» Work item:
Could you please count how many lines in the data below hold the string "cycle"? Reply with only the number.

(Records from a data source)

● ● ●

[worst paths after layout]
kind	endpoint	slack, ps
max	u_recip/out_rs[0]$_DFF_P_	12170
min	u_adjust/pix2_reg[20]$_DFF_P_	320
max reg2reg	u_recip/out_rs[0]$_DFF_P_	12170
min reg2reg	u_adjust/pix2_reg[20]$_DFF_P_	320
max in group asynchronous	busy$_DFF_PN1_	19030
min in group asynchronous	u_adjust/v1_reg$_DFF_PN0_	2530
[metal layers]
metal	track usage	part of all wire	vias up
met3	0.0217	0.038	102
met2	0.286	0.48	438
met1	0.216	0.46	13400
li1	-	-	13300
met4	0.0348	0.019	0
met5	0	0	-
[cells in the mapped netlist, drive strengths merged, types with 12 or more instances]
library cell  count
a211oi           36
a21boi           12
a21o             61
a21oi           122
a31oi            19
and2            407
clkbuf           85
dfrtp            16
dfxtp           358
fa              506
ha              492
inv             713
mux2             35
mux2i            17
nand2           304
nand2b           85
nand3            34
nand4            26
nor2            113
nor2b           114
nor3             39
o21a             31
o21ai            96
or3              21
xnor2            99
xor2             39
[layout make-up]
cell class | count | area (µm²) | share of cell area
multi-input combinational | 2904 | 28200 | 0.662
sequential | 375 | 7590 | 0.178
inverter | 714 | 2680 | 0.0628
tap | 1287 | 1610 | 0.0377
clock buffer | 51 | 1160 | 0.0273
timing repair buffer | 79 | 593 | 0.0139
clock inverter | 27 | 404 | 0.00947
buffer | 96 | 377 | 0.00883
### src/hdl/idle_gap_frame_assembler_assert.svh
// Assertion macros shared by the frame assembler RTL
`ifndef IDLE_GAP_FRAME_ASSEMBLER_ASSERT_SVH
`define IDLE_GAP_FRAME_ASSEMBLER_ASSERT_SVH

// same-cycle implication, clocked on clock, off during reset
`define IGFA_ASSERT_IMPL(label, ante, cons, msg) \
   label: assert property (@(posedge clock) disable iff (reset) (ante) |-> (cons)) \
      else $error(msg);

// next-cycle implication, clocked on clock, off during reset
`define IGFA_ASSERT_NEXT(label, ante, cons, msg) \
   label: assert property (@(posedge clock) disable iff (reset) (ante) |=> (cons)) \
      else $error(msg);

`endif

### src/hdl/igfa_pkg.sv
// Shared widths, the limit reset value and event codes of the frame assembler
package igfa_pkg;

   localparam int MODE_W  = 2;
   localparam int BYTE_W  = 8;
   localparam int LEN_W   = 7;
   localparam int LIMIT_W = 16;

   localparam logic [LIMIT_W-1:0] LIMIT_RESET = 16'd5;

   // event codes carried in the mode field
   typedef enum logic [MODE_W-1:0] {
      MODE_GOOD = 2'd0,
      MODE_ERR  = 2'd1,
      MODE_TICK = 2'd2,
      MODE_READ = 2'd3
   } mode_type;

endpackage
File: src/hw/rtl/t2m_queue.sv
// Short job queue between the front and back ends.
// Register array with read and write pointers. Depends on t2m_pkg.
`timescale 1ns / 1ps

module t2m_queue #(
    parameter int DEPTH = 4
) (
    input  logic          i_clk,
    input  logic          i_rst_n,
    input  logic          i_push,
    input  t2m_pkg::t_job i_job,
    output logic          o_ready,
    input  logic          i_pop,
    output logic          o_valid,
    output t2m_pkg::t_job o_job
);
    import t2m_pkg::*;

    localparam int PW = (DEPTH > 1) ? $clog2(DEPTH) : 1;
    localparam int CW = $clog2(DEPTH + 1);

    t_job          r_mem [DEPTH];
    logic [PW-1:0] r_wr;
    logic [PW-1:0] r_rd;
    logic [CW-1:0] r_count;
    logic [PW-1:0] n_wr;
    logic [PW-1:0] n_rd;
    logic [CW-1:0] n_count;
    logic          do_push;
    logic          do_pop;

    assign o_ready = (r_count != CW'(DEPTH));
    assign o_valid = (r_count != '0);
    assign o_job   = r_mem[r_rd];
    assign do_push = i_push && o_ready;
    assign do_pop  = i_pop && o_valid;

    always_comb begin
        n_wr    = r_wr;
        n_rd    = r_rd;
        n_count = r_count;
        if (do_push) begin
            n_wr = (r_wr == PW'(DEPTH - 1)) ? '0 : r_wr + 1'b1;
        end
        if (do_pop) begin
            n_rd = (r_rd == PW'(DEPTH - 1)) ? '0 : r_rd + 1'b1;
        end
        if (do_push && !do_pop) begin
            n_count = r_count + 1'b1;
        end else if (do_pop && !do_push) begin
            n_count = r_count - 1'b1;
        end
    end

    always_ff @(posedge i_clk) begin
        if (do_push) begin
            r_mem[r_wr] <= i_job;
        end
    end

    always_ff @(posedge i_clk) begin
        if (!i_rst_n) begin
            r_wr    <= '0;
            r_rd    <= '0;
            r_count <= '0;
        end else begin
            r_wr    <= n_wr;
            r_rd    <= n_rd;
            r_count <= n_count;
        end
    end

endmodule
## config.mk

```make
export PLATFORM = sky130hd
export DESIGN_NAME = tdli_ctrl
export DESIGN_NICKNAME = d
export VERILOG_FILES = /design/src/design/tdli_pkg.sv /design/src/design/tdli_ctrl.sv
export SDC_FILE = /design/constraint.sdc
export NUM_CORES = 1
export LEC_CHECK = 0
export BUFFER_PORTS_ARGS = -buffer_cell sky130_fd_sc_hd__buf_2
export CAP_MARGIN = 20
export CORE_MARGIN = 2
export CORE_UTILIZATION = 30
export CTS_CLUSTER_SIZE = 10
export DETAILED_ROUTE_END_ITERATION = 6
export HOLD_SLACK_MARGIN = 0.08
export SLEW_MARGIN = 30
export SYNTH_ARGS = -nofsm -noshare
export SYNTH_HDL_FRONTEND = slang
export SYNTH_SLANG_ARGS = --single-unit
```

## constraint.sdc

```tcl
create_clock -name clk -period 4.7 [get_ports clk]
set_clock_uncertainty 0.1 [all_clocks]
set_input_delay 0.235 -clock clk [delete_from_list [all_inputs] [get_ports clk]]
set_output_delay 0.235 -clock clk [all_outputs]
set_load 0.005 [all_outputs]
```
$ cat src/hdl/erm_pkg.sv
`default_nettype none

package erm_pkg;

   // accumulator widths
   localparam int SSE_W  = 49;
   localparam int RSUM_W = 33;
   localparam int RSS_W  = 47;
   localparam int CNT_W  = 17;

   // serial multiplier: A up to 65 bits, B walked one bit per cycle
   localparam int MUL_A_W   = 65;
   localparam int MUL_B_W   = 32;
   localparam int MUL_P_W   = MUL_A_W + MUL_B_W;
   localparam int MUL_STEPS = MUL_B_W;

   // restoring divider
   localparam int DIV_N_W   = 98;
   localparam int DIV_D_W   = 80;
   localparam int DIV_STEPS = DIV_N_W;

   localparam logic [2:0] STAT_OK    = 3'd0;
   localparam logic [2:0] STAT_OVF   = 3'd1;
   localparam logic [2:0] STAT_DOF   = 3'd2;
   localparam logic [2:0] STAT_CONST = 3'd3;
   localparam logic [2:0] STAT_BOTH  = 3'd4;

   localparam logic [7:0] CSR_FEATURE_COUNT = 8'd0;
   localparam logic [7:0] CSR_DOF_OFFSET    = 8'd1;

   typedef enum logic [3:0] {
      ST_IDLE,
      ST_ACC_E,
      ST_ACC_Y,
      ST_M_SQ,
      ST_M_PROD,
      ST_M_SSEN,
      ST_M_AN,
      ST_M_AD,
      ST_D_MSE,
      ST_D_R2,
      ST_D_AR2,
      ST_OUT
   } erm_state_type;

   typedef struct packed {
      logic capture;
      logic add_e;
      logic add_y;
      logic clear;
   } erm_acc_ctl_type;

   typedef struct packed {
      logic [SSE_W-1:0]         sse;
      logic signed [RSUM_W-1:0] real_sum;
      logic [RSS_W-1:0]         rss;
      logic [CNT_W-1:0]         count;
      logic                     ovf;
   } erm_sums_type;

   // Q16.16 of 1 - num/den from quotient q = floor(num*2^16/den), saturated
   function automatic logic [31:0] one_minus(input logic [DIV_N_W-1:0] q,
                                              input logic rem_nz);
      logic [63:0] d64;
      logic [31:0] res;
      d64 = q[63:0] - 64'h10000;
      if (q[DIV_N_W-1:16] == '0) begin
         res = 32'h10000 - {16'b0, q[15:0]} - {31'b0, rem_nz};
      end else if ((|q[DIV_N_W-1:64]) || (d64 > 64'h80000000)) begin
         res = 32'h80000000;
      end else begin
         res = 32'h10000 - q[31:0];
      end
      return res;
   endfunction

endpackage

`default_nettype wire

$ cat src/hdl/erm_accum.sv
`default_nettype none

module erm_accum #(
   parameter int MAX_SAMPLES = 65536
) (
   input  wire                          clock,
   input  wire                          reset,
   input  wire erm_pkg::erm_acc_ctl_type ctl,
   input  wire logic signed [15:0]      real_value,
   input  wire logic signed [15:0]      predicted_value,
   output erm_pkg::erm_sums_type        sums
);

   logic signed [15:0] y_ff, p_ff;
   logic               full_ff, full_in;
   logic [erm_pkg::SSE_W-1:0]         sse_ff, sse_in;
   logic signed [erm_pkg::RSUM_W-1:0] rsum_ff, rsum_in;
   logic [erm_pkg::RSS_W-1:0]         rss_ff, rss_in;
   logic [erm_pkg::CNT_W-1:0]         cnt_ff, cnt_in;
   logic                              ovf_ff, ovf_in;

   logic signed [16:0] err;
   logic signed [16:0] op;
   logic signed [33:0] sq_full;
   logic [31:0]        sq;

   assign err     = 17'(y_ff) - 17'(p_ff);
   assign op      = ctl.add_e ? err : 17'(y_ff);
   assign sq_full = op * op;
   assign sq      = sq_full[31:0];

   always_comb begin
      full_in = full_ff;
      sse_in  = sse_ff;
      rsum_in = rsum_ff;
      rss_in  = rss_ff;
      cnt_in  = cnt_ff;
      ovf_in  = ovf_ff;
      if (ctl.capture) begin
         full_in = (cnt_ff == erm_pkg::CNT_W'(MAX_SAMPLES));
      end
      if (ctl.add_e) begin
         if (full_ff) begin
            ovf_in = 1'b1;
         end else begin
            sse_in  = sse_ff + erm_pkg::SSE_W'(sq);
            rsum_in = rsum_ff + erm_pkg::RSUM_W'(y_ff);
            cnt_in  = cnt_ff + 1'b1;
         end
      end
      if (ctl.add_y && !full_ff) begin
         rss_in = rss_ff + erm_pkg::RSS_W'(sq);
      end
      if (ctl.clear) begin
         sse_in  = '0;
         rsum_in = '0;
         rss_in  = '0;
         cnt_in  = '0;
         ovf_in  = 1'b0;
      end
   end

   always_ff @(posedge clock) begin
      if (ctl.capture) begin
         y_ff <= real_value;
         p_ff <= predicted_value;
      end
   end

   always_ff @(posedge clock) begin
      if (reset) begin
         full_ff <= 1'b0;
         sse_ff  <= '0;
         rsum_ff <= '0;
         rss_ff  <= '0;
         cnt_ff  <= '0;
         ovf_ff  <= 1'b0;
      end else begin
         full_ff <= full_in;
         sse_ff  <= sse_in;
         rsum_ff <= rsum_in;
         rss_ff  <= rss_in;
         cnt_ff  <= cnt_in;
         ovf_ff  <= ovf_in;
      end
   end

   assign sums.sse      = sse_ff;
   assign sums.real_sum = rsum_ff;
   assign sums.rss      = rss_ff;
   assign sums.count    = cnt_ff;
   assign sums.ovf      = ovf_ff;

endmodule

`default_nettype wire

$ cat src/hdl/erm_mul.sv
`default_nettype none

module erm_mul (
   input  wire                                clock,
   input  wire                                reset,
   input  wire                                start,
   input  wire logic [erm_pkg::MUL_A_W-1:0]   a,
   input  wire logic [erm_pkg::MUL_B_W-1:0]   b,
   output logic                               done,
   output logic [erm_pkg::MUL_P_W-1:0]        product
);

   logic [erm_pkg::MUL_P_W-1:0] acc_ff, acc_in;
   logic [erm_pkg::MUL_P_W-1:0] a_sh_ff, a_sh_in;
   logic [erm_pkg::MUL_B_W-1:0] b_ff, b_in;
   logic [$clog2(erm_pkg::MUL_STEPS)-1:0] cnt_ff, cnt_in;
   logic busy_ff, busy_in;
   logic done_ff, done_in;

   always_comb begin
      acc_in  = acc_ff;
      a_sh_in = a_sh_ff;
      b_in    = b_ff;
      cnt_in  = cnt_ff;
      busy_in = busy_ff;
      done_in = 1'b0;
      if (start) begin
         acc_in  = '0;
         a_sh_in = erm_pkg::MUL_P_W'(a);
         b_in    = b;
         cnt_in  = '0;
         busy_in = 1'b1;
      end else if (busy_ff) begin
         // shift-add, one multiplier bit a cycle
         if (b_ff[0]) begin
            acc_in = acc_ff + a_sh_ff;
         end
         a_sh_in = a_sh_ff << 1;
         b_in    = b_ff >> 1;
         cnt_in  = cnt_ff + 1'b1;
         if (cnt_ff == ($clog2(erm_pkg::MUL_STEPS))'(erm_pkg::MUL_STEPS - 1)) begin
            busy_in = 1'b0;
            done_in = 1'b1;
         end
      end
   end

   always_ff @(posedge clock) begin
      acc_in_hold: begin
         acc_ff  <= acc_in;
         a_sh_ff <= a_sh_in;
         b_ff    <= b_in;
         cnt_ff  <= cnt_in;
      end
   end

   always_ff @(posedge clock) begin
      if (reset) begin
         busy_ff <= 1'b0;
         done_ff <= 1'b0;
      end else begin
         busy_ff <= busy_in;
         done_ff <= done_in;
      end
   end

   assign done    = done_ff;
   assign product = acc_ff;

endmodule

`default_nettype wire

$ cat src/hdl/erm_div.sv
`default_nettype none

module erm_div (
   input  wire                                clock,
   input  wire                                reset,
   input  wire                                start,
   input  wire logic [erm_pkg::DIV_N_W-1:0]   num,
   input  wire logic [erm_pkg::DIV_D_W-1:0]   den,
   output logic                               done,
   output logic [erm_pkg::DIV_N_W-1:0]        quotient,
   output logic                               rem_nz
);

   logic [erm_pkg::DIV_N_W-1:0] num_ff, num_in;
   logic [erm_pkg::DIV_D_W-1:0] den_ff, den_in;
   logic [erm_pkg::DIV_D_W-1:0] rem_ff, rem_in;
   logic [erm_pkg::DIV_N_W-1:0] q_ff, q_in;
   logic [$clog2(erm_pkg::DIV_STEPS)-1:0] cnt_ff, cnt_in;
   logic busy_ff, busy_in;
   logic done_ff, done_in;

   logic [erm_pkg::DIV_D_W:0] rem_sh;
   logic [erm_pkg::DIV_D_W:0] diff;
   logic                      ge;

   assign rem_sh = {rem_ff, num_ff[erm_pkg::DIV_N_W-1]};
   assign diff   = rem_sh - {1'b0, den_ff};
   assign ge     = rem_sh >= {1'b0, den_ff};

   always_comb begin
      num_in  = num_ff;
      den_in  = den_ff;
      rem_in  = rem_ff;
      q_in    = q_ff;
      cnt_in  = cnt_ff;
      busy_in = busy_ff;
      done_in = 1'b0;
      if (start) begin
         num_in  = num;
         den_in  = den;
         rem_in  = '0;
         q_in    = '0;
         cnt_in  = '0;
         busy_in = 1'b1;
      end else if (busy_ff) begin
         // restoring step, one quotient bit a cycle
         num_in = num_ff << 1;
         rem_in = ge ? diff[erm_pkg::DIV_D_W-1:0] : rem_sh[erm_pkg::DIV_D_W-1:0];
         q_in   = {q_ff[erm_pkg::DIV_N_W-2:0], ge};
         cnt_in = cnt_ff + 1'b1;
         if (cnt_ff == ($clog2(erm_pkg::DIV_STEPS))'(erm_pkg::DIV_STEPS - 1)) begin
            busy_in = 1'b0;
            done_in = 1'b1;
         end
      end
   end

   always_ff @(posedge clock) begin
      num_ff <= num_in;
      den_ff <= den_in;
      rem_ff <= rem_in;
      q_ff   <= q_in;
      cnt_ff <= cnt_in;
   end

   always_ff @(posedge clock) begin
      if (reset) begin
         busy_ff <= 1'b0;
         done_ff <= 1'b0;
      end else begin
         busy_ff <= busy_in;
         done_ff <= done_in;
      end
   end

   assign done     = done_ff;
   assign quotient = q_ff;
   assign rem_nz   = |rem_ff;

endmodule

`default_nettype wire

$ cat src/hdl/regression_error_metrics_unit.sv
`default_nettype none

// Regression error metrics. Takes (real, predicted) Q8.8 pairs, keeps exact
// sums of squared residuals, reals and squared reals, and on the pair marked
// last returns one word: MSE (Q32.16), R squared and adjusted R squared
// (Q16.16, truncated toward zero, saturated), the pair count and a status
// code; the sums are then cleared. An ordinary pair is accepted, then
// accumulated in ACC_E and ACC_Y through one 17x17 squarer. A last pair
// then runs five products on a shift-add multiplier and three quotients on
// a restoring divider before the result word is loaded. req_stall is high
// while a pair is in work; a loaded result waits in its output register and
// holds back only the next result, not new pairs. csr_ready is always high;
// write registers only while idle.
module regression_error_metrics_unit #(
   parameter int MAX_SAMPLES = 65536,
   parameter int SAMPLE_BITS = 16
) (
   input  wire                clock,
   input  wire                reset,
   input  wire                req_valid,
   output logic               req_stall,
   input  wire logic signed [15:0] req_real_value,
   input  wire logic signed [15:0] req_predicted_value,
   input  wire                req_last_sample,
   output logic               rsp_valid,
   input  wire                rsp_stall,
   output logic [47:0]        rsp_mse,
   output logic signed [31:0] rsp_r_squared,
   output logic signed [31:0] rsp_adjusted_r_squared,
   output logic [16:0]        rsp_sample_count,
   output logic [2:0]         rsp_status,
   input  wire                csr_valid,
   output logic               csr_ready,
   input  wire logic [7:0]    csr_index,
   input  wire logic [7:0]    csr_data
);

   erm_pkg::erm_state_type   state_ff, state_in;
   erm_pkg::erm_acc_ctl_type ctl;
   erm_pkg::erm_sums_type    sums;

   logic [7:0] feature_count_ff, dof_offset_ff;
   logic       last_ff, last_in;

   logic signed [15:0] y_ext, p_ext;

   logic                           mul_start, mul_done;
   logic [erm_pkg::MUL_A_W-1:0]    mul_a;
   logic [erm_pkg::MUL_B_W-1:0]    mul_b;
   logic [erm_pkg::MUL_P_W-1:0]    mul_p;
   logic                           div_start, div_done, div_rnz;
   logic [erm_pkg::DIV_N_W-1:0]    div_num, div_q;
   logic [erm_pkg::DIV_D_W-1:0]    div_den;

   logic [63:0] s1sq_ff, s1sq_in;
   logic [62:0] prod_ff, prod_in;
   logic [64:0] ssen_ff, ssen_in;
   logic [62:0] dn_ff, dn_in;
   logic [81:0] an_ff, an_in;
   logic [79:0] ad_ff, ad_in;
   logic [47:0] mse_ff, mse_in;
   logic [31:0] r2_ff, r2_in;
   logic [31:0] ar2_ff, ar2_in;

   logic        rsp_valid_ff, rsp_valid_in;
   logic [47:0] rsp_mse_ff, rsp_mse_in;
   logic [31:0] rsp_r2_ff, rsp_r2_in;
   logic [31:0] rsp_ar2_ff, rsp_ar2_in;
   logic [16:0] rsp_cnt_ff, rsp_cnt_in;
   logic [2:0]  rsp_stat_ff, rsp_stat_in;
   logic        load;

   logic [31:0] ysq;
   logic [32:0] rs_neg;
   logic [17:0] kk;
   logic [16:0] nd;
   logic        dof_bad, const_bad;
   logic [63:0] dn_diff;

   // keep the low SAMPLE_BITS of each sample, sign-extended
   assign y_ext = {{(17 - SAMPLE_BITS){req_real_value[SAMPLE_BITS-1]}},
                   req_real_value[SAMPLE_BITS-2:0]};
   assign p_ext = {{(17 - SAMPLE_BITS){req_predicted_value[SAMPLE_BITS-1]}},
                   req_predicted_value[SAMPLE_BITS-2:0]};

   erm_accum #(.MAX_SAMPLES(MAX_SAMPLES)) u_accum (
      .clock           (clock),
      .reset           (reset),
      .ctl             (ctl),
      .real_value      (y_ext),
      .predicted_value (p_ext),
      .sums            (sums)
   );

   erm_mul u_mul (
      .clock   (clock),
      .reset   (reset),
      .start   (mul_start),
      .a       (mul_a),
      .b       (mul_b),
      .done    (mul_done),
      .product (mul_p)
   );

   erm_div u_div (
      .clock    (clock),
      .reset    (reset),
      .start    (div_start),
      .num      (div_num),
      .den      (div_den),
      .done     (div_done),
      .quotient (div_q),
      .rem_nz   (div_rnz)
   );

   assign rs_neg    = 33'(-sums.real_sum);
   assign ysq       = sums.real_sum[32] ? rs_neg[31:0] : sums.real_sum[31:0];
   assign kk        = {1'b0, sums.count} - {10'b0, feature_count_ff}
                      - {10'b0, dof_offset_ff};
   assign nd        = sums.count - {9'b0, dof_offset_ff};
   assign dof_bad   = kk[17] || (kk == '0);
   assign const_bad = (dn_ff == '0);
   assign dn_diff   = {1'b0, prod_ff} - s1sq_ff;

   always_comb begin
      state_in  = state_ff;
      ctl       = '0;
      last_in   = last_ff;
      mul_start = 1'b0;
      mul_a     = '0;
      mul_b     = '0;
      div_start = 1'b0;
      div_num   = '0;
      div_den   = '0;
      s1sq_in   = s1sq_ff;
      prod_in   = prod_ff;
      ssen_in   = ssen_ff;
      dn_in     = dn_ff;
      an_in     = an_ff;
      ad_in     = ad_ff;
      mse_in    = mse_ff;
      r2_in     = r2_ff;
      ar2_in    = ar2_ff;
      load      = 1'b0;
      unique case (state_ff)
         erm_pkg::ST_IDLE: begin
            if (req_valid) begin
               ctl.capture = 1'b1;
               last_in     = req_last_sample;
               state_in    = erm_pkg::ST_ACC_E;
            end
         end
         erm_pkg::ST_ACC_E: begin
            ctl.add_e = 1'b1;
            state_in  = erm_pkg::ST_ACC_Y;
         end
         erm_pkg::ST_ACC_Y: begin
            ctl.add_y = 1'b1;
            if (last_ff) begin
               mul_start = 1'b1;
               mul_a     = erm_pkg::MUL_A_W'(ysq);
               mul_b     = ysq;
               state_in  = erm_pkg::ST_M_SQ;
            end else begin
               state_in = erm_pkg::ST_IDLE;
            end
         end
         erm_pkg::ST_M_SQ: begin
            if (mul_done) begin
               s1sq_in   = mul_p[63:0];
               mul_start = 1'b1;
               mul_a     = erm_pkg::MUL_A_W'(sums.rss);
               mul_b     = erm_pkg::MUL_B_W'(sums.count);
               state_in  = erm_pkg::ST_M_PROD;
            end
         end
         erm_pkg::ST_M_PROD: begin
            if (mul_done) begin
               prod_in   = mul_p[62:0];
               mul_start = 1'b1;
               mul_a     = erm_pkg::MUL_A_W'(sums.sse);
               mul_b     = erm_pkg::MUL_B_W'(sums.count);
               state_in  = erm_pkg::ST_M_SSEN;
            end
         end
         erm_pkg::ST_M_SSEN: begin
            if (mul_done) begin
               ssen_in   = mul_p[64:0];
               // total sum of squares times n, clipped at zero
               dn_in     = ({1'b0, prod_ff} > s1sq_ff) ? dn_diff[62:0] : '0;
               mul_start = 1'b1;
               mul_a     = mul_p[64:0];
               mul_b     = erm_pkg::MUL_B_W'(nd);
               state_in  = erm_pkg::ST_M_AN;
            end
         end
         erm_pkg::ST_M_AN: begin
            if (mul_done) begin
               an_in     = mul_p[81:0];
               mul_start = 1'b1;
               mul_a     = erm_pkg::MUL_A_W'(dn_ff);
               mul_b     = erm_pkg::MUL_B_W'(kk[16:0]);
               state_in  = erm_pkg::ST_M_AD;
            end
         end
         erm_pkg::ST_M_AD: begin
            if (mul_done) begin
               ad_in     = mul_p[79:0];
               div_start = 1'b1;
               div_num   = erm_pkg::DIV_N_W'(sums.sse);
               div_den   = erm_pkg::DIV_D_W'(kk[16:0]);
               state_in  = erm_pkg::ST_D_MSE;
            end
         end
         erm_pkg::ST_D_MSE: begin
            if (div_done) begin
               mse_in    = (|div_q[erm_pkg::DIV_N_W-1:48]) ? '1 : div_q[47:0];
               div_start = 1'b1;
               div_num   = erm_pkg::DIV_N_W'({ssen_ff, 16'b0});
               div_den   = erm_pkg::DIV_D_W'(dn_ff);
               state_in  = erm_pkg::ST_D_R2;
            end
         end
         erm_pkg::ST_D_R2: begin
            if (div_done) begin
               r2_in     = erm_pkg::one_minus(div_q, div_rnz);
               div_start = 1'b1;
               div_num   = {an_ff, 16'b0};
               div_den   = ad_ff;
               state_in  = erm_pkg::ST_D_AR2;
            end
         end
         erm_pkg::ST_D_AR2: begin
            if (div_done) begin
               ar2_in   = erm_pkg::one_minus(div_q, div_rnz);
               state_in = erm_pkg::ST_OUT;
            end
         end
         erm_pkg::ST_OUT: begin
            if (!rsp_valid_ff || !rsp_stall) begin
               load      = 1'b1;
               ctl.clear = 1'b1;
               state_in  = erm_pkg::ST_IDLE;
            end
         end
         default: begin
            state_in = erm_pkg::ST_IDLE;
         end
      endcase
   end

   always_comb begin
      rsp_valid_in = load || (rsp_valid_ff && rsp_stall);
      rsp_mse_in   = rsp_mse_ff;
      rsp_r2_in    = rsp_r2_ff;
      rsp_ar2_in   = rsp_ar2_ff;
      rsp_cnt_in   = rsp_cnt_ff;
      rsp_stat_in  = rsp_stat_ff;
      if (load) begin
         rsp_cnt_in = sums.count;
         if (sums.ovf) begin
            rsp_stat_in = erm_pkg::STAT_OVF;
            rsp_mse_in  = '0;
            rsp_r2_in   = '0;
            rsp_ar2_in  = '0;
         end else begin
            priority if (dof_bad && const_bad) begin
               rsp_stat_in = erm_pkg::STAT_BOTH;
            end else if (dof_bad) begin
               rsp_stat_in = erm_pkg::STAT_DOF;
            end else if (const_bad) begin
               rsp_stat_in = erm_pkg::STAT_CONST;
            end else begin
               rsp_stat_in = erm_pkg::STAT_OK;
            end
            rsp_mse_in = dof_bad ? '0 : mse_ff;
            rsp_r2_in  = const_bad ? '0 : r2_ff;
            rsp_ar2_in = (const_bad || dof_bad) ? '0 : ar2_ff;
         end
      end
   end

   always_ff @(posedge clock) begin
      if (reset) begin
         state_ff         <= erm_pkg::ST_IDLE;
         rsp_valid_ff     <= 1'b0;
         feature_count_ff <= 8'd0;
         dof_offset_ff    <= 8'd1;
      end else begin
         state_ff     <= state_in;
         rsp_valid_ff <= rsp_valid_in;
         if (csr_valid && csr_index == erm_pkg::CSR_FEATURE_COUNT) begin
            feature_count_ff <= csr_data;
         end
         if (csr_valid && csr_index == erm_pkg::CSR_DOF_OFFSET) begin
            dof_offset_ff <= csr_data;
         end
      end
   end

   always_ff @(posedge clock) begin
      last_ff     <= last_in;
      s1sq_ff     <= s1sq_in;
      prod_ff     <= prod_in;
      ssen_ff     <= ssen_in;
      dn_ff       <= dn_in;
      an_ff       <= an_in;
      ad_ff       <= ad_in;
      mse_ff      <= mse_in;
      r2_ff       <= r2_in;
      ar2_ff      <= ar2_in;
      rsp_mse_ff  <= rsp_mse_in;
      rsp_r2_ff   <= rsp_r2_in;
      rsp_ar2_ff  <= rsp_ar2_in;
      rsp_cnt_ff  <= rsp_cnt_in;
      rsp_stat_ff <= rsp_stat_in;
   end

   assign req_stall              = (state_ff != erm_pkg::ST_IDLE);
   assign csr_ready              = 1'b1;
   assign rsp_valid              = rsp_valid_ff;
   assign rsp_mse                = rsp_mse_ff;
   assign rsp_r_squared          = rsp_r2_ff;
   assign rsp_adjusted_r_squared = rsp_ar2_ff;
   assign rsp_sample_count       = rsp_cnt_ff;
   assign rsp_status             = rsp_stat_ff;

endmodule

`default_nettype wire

● ● ●

» Result of this exercise:
5